Write out every line below that contains "chain".

Stored data:
══════

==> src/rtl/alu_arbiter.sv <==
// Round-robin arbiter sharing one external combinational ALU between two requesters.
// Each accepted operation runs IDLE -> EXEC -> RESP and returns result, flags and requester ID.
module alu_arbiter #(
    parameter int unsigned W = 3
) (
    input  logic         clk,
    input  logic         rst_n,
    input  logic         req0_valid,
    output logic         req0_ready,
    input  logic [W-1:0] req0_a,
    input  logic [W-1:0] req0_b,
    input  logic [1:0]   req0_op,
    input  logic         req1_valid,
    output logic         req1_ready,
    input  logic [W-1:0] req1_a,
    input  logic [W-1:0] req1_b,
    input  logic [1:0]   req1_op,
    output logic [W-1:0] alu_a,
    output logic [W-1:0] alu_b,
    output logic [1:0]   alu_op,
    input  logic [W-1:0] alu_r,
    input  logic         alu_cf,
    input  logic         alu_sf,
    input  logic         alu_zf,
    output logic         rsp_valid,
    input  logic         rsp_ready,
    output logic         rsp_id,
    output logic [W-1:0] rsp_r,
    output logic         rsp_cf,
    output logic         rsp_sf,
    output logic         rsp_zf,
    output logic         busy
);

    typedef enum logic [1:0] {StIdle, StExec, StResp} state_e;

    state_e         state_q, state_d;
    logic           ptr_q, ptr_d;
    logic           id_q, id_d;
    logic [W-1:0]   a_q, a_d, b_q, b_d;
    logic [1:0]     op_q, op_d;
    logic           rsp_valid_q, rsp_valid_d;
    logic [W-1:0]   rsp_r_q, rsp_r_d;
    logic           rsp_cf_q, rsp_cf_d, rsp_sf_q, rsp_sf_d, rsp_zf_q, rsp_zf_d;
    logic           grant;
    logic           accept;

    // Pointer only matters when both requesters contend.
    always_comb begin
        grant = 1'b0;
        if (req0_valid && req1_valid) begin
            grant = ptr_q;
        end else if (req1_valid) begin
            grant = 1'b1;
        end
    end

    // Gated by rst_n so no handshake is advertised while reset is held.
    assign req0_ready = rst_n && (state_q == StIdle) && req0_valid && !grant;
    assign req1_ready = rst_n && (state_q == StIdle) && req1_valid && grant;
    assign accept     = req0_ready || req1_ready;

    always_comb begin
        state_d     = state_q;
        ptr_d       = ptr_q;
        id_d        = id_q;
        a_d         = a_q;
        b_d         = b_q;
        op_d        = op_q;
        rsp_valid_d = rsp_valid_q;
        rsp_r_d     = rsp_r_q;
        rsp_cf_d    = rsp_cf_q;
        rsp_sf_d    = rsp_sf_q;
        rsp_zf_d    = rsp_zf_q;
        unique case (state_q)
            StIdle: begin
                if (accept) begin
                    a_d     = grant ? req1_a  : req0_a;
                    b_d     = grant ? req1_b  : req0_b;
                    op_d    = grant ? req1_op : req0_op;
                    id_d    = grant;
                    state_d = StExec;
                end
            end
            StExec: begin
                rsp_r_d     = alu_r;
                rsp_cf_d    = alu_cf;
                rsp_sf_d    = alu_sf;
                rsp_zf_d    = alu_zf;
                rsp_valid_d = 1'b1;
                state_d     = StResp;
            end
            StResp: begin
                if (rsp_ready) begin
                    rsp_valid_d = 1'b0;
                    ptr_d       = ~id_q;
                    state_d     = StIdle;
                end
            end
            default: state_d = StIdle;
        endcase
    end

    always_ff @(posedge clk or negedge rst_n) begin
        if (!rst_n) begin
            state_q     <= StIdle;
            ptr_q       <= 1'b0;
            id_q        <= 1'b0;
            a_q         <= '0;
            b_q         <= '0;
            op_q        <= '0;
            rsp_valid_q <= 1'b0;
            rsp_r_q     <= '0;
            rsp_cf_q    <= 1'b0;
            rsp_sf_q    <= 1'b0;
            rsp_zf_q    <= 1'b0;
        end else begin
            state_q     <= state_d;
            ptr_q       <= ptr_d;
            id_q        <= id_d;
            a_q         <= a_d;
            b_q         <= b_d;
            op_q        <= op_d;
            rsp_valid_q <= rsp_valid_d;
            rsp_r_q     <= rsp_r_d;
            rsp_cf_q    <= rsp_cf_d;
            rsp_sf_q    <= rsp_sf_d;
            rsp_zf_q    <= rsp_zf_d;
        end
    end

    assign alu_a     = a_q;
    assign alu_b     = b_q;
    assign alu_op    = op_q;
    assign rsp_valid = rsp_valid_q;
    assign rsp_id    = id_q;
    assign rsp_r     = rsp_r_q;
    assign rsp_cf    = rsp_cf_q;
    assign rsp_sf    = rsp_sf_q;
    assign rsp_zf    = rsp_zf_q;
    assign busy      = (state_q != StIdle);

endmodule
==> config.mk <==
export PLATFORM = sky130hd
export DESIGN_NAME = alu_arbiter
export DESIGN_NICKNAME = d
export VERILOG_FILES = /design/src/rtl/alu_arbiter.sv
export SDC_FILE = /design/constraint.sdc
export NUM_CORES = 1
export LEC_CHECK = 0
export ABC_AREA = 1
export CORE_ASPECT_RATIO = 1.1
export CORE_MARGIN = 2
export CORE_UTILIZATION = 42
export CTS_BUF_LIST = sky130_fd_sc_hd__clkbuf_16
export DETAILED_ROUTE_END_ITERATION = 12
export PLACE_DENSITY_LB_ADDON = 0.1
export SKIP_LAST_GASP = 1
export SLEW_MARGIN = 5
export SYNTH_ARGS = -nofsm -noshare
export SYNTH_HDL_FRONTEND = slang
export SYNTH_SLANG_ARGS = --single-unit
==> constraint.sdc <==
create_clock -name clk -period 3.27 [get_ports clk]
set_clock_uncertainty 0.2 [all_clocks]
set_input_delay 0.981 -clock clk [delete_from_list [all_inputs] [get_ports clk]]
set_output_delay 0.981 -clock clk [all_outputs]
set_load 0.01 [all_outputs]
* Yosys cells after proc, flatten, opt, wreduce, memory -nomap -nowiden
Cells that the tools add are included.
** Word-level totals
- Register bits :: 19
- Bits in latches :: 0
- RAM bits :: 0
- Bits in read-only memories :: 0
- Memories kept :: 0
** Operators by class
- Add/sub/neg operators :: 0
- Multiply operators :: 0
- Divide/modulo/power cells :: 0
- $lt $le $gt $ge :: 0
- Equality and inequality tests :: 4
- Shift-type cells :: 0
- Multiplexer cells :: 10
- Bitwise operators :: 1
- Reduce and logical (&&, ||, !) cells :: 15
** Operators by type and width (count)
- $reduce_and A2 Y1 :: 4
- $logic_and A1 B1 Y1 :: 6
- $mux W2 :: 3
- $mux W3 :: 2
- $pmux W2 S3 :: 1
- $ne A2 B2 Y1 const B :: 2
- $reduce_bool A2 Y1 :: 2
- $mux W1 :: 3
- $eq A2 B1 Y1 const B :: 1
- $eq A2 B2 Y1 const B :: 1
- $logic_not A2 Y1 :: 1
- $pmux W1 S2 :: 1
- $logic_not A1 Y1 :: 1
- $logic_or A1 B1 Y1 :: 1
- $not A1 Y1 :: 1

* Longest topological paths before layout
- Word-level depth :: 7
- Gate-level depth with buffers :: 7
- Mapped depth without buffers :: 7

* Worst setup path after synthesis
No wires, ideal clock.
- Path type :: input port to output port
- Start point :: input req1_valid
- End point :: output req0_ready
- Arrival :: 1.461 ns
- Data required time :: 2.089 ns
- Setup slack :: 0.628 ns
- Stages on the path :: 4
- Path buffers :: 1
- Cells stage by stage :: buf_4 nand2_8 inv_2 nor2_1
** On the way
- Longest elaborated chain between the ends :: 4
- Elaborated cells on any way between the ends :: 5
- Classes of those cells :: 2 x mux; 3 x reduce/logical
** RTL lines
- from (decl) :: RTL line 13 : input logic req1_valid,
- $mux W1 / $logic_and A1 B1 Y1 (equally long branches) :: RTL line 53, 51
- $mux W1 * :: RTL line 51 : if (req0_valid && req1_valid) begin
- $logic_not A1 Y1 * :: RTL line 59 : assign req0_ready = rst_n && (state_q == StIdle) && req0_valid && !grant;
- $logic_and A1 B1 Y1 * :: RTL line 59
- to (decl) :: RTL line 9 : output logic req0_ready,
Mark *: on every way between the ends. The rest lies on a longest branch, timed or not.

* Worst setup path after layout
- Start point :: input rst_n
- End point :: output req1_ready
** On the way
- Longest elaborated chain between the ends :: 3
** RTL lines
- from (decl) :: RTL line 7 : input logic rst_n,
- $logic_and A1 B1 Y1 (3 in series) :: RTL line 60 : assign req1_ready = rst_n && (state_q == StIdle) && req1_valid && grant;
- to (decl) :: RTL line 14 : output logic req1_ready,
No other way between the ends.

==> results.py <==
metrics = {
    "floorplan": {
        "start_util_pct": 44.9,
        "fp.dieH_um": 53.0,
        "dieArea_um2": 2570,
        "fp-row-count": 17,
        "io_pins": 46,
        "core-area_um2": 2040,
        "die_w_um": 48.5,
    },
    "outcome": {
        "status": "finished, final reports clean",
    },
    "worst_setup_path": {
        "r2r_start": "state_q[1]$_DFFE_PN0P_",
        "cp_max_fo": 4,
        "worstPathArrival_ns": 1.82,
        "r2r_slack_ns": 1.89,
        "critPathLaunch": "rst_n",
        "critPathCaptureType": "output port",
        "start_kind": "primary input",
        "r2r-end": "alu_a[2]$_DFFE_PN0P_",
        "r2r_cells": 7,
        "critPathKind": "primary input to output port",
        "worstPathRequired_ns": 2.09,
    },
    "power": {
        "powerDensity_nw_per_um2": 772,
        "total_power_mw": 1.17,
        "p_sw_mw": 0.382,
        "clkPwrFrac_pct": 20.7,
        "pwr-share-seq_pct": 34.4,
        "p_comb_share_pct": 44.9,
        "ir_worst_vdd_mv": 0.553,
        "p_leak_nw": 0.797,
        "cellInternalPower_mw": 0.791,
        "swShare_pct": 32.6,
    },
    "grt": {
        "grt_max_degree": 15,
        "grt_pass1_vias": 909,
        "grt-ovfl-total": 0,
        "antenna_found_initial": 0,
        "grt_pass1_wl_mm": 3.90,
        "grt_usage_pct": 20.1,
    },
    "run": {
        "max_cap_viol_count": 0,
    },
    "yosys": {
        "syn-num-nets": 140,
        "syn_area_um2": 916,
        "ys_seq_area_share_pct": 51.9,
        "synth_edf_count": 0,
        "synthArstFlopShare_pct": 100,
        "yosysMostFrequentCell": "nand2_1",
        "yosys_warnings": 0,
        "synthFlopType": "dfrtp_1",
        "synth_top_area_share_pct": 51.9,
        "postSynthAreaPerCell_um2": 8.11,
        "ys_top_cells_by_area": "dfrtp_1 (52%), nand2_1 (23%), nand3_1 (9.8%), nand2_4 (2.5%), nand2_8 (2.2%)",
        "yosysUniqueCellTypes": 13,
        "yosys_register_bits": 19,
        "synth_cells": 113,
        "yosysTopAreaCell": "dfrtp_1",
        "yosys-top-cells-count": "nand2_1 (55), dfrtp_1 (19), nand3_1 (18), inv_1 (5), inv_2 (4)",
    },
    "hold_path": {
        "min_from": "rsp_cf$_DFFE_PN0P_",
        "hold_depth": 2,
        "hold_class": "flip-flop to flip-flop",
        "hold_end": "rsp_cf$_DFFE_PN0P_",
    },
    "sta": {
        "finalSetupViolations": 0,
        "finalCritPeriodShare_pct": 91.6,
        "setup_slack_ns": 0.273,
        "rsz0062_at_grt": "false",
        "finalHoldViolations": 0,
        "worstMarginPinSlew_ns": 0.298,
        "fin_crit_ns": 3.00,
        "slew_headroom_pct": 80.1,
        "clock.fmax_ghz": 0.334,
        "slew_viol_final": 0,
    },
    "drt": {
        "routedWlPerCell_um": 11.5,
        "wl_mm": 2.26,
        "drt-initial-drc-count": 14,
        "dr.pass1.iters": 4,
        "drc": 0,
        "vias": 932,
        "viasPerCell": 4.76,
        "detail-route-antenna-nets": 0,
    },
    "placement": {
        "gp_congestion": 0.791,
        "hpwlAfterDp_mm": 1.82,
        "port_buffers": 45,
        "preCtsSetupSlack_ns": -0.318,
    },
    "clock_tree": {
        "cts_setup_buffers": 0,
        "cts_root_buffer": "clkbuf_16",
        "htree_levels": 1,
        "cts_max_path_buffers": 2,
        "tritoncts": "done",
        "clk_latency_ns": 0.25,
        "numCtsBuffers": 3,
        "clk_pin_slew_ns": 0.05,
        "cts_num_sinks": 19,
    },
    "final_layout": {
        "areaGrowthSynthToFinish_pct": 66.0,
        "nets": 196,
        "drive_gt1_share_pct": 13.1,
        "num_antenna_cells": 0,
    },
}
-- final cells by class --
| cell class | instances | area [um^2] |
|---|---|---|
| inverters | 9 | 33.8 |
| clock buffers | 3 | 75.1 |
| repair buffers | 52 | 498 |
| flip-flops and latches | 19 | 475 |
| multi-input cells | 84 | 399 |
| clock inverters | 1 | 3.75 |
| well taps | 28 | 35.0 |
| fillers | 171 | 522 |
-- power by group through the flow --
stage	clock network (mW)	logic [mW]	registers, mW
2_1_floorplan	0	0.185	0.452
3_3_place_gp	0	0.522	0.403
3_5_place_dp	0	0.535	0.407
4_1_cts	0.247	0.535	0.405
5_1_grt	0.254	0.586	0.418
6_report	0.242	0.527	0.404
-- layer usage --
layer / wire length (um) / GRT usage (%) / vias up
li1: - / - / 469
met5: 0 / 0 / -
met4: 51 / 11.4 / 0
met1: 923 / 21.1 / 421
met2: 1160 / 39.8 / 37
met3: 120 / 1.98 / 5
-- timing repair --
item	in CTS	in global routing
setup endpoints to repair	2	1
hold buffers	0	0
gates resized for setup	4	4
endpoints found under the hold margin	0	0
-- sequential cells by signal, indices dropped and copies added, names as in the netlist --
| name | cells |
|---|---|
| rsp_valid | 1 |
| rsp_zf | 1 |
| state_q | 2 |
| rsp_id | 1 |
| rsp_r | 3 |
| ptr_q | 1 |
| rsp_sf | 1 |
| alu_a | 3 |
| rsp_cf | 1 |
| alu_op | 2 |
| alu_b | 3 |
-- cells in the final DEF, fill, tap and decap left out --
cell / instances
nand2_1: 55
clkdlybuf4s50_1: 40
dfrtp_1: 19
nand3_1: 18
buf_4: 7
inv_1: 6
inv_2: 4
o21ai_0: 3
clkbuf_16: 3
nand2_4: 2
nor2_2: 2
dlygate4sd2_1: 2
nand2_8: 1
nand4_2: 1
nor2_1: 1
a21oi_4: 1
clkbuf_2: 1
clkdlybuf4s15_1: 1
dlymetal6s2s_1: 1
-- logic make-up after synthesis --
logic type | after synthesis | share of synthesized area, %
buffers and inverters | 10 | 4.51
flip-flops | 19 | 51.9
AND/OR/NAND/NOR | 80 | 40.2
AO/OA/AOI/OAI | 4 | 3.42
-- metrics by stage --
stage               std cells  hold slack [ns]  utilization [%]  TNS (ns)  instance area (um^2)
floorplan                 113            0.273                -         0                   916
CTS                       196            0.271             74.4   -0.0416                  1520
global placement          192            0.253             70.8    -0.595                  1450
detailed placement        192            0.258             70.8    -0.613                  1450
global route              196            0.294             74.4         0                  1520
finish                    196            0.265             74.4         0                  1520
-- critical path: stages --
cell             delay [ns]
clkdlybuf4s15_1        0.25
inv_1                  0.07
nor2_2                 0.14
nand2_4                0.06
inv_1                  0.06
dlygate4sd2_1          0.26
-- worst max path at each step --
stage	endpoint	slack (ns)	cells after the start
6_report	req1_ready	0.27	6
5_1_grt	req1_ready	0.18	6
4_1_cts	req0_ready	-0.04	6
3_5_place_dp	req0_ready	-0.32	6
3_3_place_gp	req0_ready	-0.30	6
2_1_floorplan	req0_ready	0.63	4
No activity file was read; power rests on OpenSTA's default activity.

══════

**Task response**
- Longest elaborated chain between the ends :: 4
- Longest elaborated chain between the ends :: 3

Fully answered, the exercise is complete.